The News Herald (Willoughby, OH)

Aspirin therapy’s usefulness depends on risks

- Keith Roach To Your Good Health

DEAR DR. ROACH >> Like many men, I have been taking 81-mg aspirin for decades. I recently saw a report indicating that not only is it not helpful, but that it actually can increase the risk of internal bleeding and the likelihood of death from cancer. What is your advice on the wisdom of continuing to take the aspirin? DEAR READER >> Aspirin has been used for 50 years or more to prevent heart attacks. Several studies in the 1980s and 1990s confirmed that aspirin is effective at preventing the first heart attack in men at average or high risk for heart disease. One trial was so persuasive that it was stopped early, as it was deemed unethical to allow the men on placebo to continue without being offered aspirin. The Women’s Health Study in 2001 showed that aspirin reduces risk of stroke in women.

However, aspirin has a well-known risk: It can cause bleeding, especially of the stomach and GI tract, but inside the brain as well. In comparing the risks and benefits, the studies showed that between 30 and 200 men need to be treated with aspirin for five years in order to prevent a heart attack, while one man in 100 or so will develop a bleed bad enough to require hospitaliz­ation or transfusio­n. In the Women’s Health Study, about 500 women needed to be treated for 10 years to prevent one stroke, while one woman in 25 developed bleeding. Of course, some bleeding (such as nosebleeds or blood in the urine) does not have the same effect on quality of life as a stroke.

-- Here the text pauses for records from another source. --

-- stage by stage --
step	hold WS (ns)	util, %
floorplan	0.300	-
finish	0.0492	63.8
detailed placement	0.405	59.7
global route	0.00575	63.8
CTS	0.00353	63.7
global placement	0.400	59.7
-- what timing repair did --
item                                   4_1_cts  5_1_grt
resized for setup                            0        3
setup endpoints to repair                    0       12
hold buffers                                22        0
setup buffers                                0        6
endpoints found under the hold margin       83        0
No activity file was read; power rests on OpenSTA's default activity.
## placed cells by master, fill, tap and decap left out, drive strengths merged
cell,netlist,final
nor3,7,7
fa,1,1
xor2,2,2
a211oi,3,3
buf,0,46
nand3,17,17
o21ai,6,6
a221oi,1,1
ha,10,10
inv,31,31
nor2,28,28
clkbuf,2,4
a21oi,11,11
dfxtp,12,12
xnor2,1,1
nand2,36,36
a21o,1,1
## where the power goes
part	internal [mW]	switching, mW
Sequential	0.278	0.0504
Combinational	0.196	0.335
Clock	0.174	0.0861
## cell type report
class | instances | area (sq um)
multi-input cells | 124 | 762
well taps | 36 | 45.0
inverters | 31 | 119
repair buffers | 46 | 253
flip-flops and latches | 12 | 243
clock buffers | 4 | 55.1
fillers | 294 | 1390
## src/sv/keyword_identifier_tokenizer_defines.svh

```systemverilog
// Assertion macros for the keyword/identifier tokenizer.
// Used by the top level; no other dependencies.
`ifndef KEYWORD_IDENTIFIER_TOKENIZER_DEFINES_SVH
`define KEYWORD_IDENTIFIER_TOKENIZER_DEFINES_SVH
`ifndef SYNTHESIS
// Same-cycle implication, disabled during reset.
`define KIT_ASSERT_IMP(label, clk, rst, ante, cons, msg) \
  label: assert property (@(posedge clk) disable iff (rst) (ante) |-> (cons)) \
    else $error(msg);
// Next-cycle implication, disabled during reset.
`define KIT_ASSERT_NXT(label, clk, rst, ante, cons, msg) \
  label: assert property (@(posedge clk) disable iff (rst) (ante) |=> (cons)) \
    else $error(msg);
`else
`define KIT_ASSERT_IMP(label, clk, rst, ante, cons, msg)
`define KIT_ASSERT_NXT(label, clk, rst, ante, cons, msg)
`endif
`endif

```

## src/sv/kit_pkg.sv

```systemverilog
// Shared types, constants and keyword table for the keyword/identifier tokenizer.
// No dependencies.
package kit_pkg;

  localparam int MAX_WORD_LEN_DEF  = 64;
  localparam int KEYWORD_COUNT_DEF = 19;
  localparam int QUEUE_DEPTH_DEF   = 4;

  localparam int KW_TABLE_SIZE = 19;
  localparam int KW_MAXLEN     = 8;

  localparam int INDEX_W  = 5;
  localparam int LENGTH_W = 7;
  localparam int OFFSET_W = 32;

  // Token kind codes.
  localparam logic TK_KEYWORD = 1'b0;
  localparam logic TK_IDENT   = 1'b1;

  // Work codes passed from the front to the back.
  typedef enum logic [1:0] {
    OP_START,
    OP_CHAR,
    OP_END
  } op_t;

  typedef struct packed {
    op_t                 op;
    logic [7:0]          ch;
    logic [OFFSET_W-1:0] offset;
  } entry_t;

  typedef struct packed {
    logic full;
    logic empty;
  } qstat_t;

  // Keyword lengths and texts, right-justified, first character most significant.
  localparam logic [3:0] KW_LEN [KW_TABLE_SIZE] = '{
    4'd4, 4'd5, 4'd4, 4'd4, 4'd3, 4'd6, 4'd5, 4'd6, 4'd8, 4'd4,
    4'd4, 4'd5, 4'd6, 4'd6, 4'd8, 4'd7, 4'd2, 4'd4, 4'd2
  };

  localparam logic [8*KW_MAXLEN-1:0] KW_TEXT [KW_TABLE_SIZE] = '{
    "auto", "break", "case", "char", "int", "double", "float", "signed",
    "unsigned", "void", "enum", "const", "extern", "static", "continue",
    "default", "do", "else", "if"
  };

  // Character of keyword k at position pos, zero past the keyword's end.
  function automatic logic [7:0] kw_char(input int k, input logic [2:0] pos);
    logic [8*KW_MAXLEN-1:0] text;
    logic [8*KW_MAXLEN-1:0] sh;
    int                     len;
    logic [7:0]             res;
    text = KW_TEXT[k];
    len  = int'(KW_LEN[k]);
    sh   = '0;
    res  = '0;
    for (int i = 0; i < KW_MAXLEN; i++) begin
      if (3'(i) == pos && i < len) begin
        sh  = text >> (8 * (len - 1 - i));
        res = sh[7:0];
      end
    end
    return res;
  endfunction

endpackage

```

## src/sv/keyword_identifier_tokenizer.sv

```systemverilog
// Keyword/identifier tokenizer top level: front, work queue, back; uses kit_pkg.
// Throughput: one byte accepted per cycle while the queue has room; the back drains one queue entry
// a cycle, except that a word end waits while the output register holds a stalled token.
// Path: a word's ending byte is written into the queue, then popped and loaded into the output register.
// Stalls: input stalls only while the queue is full, i.e. a token waits on a stalled output.
// Reset (synchronous): word state, stream offset, queue and output valid cleared.
`include "keyword_identifier_tokenizer_defines.svh"
module keyword_identifier_tokenizer #(
  parameter int MAX_WORD_LEN  = kit_pkg::MAX_WORD_LEN_DEF,
  parameter int KEYWORD_COUNT = kit_pkg::KEYWORD_COUNT_DEF,
  parameter int QUEUE_DEPTH   = kit_pkg::QUEUE_DEPTH_DEF
) (
  input  logic                          clk,
  input  logic                          rst,
  input  logic                          in_valid,
  output logic                          in_stall,
  input  logic [7:0]                    ch,
  input  logic                          end_of_stream,
  output logic                          out_valid,
  input  logic                          out_stall,
  output logic                          token_kind,
  output logic [kit_pkg::INDEX_W-1:0]   keyword_index,
  output logic [kit_pkg::LENGTH_W-1:0]  word_length,
  output logic [kit_pkg::OFFSET_W-1:0]  word_start,
  output logic                          too_long
);

  kit_pkg::qstat_t qstat;
  kit_pkg::entry_t push_entry;
  kit_pkg::entry_t head;
  logic            push;
  logic            pop;

  kit_front u_front (
    .clk           (clk),
    .rst           (rst),
    .in_valid      (in_valid),
    .in_stall      (in_stall),
    .ch            (ch),
    .end_of_stream (end_of_stream),
    .qstat         (qstat),
    .push          (push),
    .push_entry    (push_entry)
  );

  kit_fifo #(
    .DEPTH (QUEUE_DEPTH)
  ) u_fifo (
    .clk        (clk),
    .rst        (rst),
    .push       (push),
    .push_entry (push_entry),
    .pop        (pop),
    .head       (head),
    .qstat      (qstat)
  );

  kit_back #(
    .MAX_WORD_LEN  (MAX_WORD_LEN),
    .KEYWORD_COUNT (KEYWORD_COUNT)
  ) u_back (
    .clk           (clk),
    .rst           (rst),
    .head          (head),
    .qstat         (qstat),
    .pop           (pop),
    .out_valid     (out_valid),
    .out_stall     (out_stall),
    .token_kind    (token_kind),
    .keyword_index (keyword_index),
    .word_length   (word_length),
    .word_start    (word_start),
    .too_long      (too_long)
  );

  // The front never writes a full queue.
  `KIT_ASSERT_IMP(a_no_push_full, clk, rst, push, !qstat.full, "queue written while full")
  // A word end taken from the queue head becomes a token.
  `KIT_ASSERT_NXT(a_end_drains, clk, rst, pop && head.op == kit_pkg::OP_END, out_valid, "word end lost")
  // An overlong word is never reported as a keyword.
  `KIT_ASSERT_IMP(a_kw_not_long, clk, rst, out_valid && token_kind == kit_pkg::TK_KEYWORD, !too_long, "keyword token flagged too long")
  // Identifiers carry a zero keyword index.
  `KIT_ASSERT_IMP(a_ident_index, clk, rst, out_valid && token_kind == kit_pkg::TK_IDENT, keyword_index == '0, "identifier with nonzero index")

endmodule

```

## src/sv/kit_front.sv

```systemverilog
// Front end of the tokenizer: accepts bytes, classifies them and queues work.
// Depends on kit_pkg.
module kit_front (
  input  logic                          clk,
  input  logic                          rst,
  input  logic                          in_valid,
  output logic                          in_stall,
  input  logic [7:0]                    ch,
  input  logic                          end_of_stream,
  input  kit_pkg::qstat_t               qstat,
  output logic                          push,
  output kit_pkg::entry_t               push_entry
);

  logic                          in_word;
  logic                          in_word_next;
  logic [kit_pkg::OFFSET_W-1:0]  stream_offset;
  logic [kit_pkg::OFFSET_W-1:0]  stream_offset_next;
  logic                          accept;
  logic                          word_byte;

  // The front holds off only when the queue has no room.
  assign in_stall = qstat.full;
  assign accept   = in_valid && !in_stall;

  assign word_byte = (ch >= 8'h41 && ch <= 8'h5A) || (ch >= 8'h61 && ch <= 8'h7A) ||
                     (ch == 8'h5F);

  // Classify the request and decide what goes into the queue.
  always_comb begin
    in_word_next       = in_word;
    stream_offset_next = stream_offset;
    push               = 1'b0;
    push_entry.op      = kit_pkg::OP_END;
    push_entry.ch      = ch;
    push_entry.offset  = stream_offset;
    if (accept) begin
      priority if (end_of_stream) begin
        push         = in_word;
        in_word_next = 1'b0;
      end else if (word_byte) begin
        push               = 1'b1;
        push_entry.op      = in_word ? kit_pkg::OP_CHAR : kit_pkg::OP_START;
        in_word_next       = 1'b1;
        stream_offset_next = stream_offset + 1'b1;
      end else begin
        push               = in_word;
        in_word_next       = 1'b0;
        stream_offset_next = stream_offset + 1'b1;
      end
    end
  end

  always_ff @(posedge clk) begin
    if (rst) begin
      in_word       <= 1'b0;
      stream_offset <= '0;
    end else begin
      in_word       <= in_word_next;
      stream_offset <= stream_offset_next;
    end
  end

endmodule

```

## src/sv/kit_fifo.sv

```systemverilog
// Short work queue between the tokenizer front and back.
// Depends on kit_pkg.
module kit_fifo #(
  parameter int DEPTH = kit_pkg::QUEUE_DEPTH_DEF
) (
  input  logic            clk,
  input  logic            rst,
  input  logic            push,
  input  kit_pkg::entry_t push_entry,
  input  logic            pop,
  output kit_pkg::entry_t head,
  output kit_pkg::qstat_t qstat
);

  localparam int PTR_W = (DEPTH > 1) ? $clog2(DEPTH) : 1;
  localparam int CNT_W = $clog2(DEPTH + 1);

  kit_pkg::entry_t  slots [DEPTH];
  logic [PTR_W-1:0] wr_ptr;
  logic [PTR_W-1:0] rd_ptr;
  logic [CNT_W-1:0] count;

  assign head        = slots[rd_ptr];
  assign qstat.full  = (count == CNT_W'(DEPTH));
  assign qstat.empty = (count == '0);

  // Entry storage.
  always_ff @(posedge clk) begin
    if (push) begin
      slots[wr_ptr] <= push_entry;
    end
  end

  // Pointers and fill count.
  always_ff @(posedge clk) begin
    if (rst) begin
      wr_ptr <= '0;
      rd_ptr <= '0;
      count  <= '0;
    end else begin
      if (push) begin
        wr_ptr <= (wr_ptr == PTR_W'(DEPTH - 1)) ? '0 : wr_ptr + 1'b1;
      end
      if (pop) begin
        rd_ptr <= (rd_ptr == PTR_W'(DEPTH - 1)) ? '0 : rd_ptr + 1'b1;
      end
      unique case ({push, pop})
        2'b10:   count <= count + 1'b1;
        2'b01:   count <= count - 1'b1;
        default: count <= count;
      endcase
    end
  end

endmodule

```

## src/sv/kit_back.sv

```systemverilog
// Back end of the tokenizer: narrows the keyword mask and builds tokens.
// Depends on kit_pkg; holds the output register.
module kit_back #(
  parameter int MAX_WORD_LEN  = kit_pkg::MAX_WORD_LEN_DEF,
  parameter int KEYWORD_COUNT = kit_pkg::KEYWORD_COUNT_DEF
) (
  input  logic                          clk,
  input  logic                          rst,
  input  kit_pkg::entry_t               head,
  input  kit_pkg::qstat_t               qstat,
  output logic                          pop,
  output logic                          out_valid,
  input  logic                          out_stall,
  output logic                          token_kind,
  output logic [kit_pkg::INDEX_W-1:0]   keyword_index,
  output logic [kit_pkg::LENGTH_W-1:0]  word_length,
  output logic [kit_pkg::OFFSET_W-1:0]  word_start,
  output logic                          too_long
);

  localparam int NACT = (KEYWORD_COUNT < kit_pkg::KW_TABLE_SIZE) ?
                        KEYWORD_COUNT : kit_pkg::KW_TABLE_SIZE;
  localparam int LS_W = $clog2(MAX_WORD_LEN + 1);
  localparam logic [LS_W-1:0] LS_MAX = LS_W'(MAX_WORD_LEN);

  logic [LS_W-1:0]              letters_seen;
  logic [LS_W-1:0]              letters_seen_next;
  logic [NACT-1:0]              candidate_mask;
  logic [NACT-1:0]              candidate_mask_next;
  logic                         overflowed;
  logic                         overflowed_next;
  logic [kit_pkg::OFFSET_W-1:0] start_offset;
  logic [kit_pkg::OFFSET_W-1:0] start_offset_next;

  logic [LS_W-1:0]              base_len;
  logic [NACT-1:0]              base_mask;
  logic                         base_ovf;
  logic [NACT-1:0]              keep;
  logic                         hit;
  logic [kit_pkg::INDEX_W-1:0]  hit_index;
  logic                         out_free;
  logic                         emit;

  assign out_free = !out_valid || !out_stall;
  assign pop      = !qstat.empty && (head.op != kit_pkg::OP_END || out_free);
  assign emit     = pop && (head.op == kit_pkg::OP_END);

  // A word's first byte starts from a fresh mask and count.
  assign base_len  = (head.op == kit_pkg::OP_START) ? '0 : letters_seen;
  assign base_mask = (head.op == kit_pkg::OP_START) ? '1 : candidate_mask;
  assign base_ovf  = (head.op == kit_pkg::OP_START) ? 1'b0 : overflowed;

  // Per-keyword compare of the incoming byte at the current position.
  always_comb begin
    for (int k = 0; k < NACT; k++) begin
      keep[k] = (base_len < LS_W'(kit_pkg::KW_LEN[k])) &&
                (kit_pkg::kw_char(k, base_len[2:0]) == head.ch);
    end
  end

  // Lowest surviving keyword whose length equals the word length.
  always_comb begin
    hit       = 1'b0;
    hit_index = '0;
    for (int k = NACT - 1; k >= 0; k--) begin
      if (candidate_mask[k] && letters_seen == LS_W'(kit_pkg::KW_LEN[k])) begin
        hit       = 1'b1;
        hit_index = kit_pkg::INDEX_W'(k);
      end
    end
  end

  // Word state update for the entry at the queue head.
  always_comb begin
    letters_seen_next   = letters_seen;
    candidate_mask_next = candidate_mask;
    overflowed_next     = overflowed;
    start_offset_next   = start_offset;
    if (pop) begin
      unique case (head.op)
        kit_pkg::OP_START, kit_pkg::OP_CHAR: begin
          if (head.op == kit_pkg::OP_START) begin
            start_offset_next = head.offset;
          end
          if (base_len < LS_MAX) begin
            letters_seen_next   = base_len + 1'b1;
            candidate_mask_next = base_mask & keep;
            overflowed_next     = base_ovf;
          end else begin
            letters_seen_next   = base_len;
            candidate_mask_next = base_mask;
            overflowed_next     = 1'b1;
          end
        end
        kit_pkg::OP_END: begin
          letters_seen_next   = '0;
          candidate_mask_next = '1;
          overflowed_next     = 1'b0;
        end
        default: begin
          letters_seen_next = letters_seen;
        end
      endcase
    end
  end

  always_ff @(posedge clk) begin
    if (rst) begin
      letters_seen   <= '0;
      candidate_mask <= '1;
      overflowed     <= 1'b0;
      start_offset   <= '0;
    end else begin
      letters_seen   <= letters_seen_next;
      candidate_mask <= candidate_mask_next;
      overflowed     <= overflowed_next;
      start_offset   <= start_offset_next;
    end
  end

  // Output register: holds a token until the downstream side takes it.
  always_ff @(posedge clk) begin
    if (rst) begin
      out_valid <= 1'b0;
    end else if (emit) begin
      out_valid <= 1'b1;
    end else if (!out_stall) begin
      out_valid <= 1'b0;
    end
  end

  always_ff @(posedge clk) begin
    if (emit) begin
      token_kind    <= (!overflowed && hit) ? kit_pkg::TK_KEYWORD : kit_pkg::TK_IDENT;
      keyword_index <= (!overflowed && hit) ? hit_index : '0;
      word_length   <= kit_pkg::LENGTH_W'(letters_seen);
      word_start    <= start_offset;
      too_long      <= overflowed;
    end
  end

endmodule
```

Three trials recently have been published questionin­g the effectiven­ess of aspirin to prevent the first heart attack (I emphasize FIRST heart attack because everyone with a history of a heart attack should be on aspirin unless there is a reason for them not to be on it, such as a prior history of bleeding). One of these trials, the ASPREE study, showed that aspirin did not re- duce risk of a heart attack in people over 70, but did increase risk of bleeding. Aspirin also increased risk of dying from cancer in this study. This was unexpected. A review of all the previous trials showed that aspirin doesn’t increase or decrease risk of stroke in the first 10 years people take it, but after 10 years, risk of all cancer (but especially colon cancer) decreased by almost 50 percent. The ASPREE trial had follow-up for only five years.